Look for the word "through" in the records, and copy each line where it appears.

*****

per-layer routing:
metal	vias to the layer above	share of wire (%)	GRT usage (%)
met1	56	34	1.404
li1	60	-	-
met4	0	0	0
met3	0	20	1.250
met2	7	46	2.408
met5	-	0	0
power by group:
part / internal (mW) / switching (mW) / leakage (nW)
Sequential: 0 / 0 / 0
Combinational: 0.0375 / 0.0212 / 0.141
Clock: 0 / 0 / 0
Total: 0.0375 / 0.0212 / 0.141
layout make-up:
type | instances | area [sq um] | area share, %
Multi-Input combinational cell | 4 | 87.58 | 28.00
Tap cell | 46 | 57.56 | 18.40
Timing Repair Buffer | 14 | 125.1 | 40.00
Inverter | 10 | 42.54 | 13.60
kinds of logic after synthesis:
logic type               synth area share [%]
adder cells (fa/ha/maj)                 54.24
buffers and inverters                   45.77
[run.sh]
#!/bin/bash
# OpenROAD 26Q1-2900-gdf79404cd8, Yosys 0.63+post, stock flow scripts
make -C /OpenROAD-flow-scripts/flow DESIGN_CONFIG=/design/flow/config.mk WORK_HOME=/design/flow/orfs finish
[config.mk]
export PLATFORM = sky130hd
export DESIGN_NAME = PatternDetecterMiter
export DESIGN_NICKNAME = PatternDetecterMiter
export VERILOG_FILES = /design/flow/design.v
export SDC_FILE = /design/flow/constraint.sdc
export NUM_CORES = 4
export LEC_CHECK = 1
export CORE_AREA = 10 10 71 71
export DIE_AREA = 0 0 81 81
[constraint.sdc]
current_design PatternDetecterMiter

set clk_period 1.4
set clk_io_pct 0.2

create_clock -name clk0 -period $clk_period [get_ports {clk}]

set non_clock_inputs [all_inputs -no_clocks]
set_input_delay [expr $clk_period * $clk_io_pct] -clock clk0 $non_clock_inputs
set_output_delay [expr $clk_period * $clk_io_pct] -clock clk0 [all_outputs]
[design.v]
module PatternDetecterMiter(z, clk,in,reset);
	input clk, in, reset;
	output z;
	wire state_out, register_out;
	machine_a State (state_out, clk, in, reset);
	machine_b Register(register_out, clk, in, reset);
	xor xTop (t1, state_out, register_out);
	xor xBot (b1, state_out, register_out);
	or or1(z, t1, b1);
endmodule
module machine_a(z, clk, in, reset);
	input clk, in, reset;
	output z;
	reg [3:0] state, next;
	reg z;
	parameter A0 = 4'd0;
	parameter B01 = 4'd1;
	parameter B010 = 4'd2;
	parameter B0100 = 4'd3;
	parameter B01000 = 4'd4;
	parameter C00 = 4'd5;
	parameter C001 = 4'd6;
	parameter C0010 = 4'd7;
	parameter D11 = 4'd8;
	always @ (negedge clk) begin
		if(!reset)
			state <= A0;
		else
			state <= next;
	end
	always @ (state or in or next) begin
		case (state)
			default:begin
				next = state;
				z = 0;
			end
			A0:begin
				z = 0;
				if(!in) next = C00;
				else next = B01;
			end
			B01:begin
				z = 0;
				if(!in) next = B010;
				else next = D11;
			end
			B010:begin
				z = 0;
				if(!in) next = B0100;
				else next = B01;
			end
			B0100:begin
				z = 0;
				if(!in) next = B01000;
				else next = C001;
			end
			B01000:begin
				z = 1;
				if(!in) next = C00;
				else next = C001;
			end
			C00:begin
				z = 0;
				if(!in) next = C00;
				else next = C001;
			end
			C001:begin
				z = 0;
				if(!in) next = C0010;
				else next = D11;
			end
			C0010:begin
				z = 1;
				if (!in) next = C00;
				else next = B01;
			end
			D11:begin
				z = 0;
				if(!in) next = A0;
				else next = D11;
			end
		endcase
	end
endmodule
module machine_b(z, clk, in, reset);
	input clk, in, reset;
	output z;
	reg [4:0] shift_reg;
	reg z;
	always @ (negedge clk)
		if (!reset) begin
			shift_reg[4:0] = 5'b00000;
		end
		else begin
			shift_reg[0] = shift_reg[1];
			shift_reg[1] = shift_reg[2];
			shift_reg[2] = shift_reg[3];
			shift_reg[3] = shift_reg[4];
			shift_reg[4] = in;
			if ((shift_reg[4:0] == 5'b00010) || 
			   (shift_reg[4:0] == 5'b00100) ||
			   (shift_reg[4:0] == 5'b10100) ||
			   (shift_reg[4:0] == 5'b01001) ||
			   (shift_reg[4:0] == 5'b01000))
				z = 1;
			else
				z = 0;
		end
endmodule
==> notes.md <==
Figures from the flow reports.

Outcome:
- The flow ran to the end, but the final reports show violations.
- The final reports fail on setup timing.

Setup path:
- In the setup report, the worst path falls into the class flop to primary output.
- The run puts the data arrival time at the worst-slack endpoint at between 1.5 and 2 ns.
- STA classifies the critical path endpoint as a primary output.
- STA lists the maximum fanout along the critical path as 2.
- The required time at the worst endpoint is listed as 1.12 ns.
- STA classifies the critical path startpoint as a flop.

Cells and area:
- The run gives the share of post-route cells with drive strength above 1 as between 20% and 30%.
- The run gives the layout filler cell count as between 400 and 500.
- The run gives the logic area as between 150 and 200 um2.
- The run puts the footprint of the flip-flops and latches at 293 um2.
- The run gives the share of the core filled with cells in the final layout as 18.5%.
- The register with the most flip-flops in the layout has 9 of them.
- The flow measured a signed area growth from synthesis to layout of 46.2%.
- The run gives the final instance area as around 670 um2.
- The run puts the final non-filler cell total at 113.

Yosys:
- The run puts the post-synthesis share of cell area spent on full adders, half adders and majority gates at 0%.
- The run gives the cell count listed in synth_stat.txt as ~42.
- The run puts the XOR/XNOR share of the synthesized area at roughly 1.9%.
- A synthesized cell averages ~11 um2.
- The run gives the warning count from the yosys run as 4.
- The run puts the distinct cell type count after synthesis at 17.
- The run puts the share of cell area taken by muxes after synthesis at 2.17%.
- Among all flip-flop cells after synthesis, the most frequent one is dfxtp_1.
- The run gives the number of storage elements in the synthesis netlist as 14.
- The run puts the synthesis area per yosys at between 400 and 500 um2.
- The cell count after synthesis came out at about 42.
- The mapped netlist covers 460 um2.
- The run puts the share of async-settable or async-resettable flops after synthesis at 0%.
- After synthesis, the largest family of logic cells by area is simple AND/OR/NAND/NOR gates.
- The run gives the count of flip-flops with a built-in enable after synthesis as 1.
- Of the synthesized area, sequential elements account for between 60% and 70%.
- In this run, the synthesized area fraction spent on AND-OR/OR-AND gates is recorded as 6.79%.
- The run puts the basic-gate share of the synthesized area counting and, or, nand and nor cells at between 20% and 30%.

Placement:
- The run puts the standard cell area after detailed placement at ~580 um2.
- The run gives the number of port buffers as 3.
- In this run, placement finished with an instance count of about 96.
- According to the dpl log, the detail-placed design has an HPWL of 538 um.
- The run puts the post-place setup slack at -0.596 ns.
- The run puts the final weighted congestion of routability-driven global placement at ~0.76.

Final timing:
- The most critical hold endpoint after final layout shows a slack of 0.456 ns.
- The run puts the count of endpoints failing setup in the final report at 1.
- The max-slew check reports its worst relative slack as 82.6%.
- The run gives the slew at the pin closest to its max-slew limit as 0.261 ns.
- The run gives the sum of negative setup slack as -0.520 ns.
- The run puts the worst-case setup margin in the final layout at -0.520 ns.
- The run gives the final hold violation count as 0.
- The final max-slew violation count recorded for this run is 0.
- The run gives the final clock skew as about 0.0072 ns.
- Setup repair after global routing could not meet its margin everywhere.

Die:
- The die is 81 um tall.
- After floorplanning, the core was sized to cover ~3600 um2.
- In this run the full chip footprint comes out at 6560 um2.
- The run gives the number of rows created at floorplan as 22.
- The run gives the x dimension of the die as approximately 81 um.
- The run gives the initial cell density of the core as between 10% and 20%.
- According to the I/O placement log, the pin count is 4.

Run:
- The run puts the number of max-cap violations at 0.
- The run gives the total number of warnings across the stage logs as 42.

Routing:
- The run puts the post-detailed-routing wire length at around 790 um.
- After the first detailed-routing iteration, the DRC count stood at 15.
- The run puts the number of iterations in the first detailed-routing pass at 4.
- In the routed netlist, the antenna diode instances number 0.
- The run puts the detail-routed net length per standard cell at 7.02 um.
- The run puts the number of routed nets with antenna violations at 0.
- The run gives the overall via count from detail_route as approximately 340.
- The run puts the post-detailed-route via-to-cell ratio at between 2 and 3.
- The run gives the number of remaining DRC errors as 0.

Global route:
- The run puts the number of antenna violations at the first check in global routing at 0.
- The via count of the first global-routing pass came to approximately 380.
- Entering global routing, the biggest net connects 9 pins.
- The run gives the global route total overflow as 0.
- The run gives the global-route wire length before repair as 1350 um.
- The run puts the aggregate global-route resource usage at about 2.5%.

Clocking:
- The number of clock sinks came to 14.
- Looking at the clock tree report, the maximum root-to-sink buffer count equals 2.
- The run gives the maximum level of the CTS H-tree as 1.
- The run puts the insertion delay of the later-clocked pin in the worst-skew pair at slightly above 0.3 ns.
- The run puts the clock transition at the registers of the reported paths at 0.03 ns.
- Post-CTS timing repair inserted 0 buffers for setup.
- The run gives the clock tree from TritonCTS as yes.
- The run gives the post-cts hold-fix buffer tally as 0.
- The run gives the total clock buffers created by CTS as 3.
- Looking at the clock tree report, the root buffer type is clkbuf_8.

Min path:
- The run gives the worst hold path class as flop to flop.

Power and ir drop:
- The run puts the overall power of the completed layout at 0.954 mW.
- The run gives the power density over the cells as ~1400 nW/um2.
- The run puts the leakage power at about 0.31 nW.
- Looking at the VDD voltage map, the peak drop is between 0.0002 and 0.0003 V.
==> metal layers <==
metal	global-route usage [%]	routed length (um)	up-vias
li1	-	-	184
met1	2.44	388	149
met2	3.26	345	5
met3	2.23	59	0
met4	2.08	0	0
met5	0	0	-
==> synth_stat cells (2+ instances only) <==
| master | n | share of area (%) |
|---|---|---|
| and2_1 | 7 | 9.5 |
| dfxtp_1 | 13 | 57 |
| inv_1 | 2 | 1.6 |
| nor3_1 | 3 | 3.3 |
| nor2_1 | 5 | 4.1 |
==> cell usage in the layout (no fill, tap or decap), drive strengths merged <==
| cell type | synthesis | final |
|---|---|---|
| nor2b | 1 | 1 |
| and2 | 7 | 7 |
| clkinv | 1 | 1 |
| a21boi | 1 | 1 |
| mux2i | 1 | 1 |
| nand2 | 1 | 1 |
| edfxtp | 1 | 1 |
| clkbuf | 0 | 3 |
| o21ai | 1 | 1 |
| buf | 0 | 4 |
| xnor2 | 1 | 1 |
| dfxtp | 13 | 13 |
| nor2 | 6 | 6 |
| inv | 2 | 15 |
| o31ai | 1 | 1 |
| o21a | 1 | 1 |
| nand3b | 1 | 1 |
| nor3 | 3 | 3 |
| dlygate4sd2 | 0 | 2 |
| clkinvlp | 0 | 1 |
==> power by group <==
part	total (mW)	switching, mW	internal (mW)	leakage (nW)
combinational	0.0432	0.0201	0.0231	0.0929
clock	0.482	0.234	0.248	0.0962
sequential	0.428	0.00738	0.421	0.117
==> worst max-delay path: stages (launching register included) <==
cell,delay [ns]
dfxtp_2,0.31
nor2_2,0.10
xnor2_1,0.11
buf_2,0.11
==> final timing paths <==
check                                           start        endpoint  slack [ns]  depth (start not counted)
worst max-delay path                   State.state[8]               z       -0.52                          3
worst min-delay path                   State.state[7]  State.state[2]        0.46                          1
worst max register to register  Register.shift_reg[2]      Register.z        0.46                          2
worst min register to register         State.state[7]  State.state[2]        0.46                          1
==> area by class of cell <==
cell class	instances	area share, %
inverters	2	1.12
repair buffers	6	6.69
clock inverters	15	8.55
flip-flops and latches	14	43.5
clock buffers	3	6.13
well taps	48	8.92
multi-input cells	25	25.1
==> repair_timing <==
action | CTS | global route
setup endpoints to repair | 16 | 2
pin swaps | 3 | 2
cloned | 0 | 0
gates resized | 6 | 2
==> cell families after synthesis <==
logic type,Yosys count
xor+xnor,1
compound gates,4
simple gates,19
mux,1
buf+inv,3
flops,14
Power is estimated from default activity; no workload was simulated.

*****

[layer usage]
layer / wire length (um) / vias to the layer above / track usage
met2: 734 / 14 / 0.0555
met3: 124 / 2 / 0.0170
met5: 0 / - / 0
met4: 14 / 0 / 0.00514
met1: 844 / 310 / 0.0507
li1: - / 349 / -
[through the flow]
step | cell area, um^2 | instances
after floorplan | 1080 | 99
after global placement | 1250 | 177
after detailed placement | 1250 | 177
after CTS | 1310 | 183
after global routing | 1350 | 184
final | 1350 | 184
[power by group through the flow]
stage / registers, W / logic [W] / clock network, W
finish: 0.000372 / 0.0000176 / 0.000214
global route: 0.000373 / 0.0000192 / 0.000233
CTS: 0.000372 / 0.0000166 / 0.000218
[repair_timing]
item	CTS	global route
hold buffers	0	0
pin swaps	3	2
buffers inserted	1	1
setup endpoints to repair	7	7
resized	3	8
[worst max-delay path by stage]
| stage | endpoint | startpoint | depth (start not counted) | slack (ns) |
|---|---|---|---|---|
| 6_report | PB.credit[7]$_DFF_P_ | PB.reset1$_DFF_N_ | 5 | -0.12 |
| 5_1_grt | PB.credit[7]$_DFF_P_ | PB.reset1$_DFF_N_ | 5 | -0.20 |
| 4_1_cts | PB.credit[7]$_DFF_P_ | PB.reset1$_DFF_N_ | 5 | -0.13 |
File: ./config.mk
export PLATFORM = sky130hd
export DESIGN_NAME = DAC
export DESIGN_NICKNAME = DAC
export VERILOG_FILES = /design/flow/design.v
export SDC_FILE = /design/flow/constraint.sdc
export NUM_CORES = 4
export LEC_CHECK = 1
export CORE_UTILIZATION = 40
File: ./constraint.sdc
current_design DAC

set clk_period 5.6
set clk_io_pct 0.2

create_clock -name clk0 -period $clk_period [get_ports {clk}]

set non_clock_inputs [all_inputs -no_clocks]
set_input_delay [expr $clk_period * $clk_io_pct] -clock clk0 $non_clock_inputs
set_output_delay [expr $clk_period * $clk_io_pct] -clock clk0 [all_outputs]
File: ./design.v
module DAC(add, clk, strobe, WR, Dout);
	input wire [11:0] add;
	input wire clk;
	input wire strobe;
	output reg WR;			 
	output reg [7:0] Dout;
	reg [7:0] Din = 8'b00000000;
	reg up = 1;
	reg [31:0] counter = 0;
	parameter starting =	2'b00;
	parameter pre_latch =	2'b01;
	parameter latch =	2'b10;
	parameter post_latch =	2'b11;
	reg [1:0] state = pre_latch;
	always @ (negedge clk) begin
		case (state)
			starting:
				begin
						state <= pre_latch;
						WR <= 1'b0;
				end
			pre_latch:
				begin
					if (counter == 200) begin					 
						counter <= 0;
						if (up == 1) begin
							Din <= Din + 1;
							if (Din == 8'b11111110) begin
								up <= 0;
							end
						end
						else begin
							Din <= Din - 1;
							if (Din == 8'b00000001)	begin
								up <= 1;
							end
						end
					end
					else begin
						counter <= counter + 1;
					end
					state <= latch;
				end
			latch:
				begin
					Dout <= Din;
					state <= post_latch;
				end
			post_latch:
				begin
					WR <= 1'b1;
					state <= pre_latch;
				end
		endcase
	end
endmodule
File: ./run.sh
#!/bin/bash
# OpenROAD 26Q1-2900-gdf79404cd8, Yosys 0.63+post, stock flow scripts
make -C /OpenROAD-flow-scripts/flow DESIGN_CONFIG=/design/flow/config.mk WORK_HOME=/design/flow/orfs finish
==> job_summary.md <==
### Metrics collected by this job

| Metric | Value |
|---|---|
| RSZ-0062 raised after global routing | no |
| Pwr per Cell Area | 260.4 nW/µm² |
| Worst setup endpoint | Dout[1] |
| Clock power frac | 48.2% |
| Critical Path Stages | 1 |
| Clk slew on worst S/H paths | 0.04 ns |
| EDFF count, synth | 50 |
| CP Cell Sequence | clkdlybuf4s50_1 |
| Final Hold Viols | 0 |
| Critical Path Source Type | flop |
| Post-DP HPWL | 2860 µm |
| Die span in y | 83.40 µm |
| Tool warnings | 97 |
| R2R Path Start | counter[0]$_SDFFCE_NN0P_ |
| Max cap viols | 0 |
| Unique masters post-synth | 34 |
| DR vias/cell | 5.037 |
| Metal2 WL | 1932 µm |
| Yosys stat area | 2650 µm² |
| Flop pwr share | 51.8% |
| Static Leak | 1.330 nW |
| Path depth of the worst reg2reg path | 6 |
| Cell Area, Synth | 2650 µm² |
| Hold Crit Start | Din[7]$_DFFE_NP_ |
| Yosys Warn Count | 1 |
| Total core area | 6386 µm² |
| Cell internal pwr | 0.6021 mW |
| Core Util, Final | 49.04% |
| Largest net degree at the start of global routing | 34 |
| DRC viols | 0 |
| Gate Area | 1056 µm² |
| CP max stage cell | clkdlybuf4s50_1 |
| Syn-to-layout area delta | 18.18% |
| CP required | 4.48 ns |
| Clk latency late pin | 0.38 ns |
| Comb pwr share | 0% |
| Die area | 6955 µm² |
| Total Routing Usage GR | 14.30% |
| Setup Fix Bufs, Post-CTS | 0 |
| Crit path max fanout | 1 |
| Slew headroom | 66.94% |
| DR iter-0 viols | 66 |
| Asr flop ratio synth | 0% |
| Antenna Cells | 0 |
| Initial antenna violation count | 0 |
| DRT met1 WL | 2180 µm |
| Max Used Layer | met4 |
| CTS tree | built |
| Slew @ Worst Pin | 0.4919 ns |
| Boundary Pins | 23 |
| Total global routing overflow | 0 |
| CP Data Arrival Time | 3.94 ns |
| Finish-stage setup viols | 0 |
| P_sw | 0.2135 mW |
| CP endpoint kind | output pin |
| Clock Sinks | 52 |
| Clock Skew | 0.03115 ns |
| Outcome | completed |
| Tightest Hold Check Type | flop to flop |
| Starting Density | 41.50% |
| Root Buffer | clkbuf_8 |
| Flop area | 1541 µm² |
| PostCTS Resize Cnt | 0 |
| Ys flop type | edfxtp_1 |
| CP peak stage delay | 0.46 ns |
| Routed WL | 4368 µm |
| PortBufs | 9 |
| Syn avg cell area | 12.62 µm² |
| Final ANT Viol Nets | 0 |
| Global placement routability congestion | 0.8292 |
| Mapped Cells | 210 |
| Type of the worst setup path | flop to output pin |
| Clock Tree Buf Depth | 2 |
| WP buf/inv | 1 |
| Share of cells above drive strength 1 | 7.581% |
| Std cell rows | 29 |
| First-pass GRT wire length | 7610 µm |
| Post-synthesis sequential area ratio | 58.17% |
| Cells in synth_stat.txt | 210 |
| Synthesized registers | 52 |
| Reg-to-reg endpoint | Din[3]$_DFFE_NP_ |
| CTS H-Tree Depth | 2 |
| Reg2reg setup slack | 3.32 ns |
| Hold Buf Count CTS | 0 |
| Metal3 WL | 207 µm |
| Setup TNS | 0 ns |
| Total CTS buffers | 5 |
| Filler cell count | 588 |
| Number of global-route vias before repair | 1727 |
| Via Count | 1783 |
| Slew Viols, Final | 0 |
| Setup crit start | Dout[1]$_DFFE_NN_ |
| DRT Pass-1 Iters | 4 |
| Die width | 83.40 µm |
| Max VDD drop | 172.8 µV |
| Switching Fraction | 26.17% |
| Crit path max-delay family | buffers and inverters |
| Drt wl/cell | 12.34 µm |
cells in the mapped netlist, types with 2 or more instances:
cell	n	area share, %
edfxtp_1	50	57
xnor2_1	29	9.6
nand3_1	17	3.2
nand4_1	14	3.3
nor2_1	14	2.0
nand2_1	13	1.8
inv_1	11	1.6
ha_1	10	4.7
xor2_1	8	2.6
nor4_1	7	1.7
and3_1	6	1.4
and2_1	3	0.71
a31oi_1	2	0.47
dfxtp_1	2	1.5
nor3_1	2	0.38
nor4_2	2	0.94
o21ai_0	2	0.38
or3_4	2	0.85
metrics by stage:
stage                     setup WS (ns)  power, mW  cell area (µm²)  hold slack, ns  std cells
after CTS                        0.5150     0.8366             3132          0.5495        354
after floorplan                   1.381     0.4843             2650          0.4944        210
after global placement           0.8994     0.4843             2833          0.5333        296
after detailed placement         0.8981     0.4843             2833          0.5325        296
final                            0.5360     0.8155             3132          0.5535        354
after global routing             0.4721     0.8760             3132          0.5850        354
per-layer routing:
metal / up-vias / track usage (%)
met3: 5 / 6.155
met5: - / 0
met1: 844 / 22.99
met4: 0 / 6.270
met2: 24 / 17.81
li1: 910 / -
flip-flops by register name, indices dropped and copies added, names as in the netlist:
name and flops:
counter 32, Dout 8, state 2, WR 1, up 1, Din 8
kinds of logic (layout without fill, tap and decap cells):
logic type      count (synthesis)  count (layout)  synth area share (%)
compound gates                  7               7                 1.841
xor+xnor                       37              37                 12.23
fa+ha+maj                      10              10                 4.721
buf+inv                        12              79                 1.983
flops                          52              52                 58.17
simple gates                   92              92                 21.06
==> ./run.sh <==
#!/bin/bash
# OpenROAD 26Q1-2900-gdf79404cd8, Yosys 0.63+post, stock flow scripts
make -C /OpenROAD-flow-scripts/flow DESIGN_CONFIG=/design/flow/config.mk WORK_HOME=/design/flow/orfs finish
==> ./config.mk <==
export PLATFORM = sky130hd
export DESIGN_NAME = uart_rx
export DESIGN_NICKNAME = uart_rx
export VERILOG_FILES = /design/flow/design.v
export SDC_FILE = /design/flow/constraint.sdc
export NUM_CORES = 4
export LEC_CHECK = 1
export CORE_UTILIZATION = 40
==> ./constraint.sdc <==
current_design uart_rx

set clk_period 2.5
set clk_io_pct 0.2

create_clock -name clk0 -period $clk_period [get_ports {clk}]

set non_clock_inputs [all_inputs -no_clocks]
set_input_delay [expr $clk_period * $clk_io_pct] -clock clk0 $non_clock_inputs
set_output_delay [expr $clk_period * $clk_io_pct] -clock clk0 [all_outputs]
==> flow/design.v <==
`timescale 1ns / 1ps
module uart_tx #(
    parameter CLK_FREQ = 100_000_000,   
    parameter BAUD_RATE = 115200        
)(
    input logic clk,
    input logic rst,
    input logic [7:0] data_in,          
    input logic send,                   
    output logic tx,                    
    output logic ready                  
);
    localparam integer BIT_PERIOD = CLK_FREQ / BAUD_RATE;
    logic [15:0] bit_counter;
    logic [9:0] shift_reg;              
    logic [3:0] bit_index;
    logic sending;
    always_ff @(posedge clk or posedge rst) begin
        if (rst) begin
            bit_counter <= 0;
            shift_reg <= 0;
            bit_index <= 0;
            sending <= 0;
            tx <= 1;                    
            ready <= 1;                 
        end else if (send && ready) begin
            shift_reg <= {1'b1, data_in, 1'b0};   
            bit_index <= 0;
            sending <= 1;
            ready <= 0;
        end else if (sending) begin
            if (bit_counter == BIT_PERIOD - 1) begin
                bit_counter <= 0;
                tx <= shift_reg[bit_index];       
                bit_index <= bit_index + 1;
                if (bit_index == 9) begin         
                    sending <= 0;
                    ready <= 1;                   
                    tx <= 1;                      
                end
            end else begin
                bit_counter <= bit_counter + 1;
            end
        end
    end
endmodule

*****

SOLUTION —
[through the flow]
[power by group through the flow]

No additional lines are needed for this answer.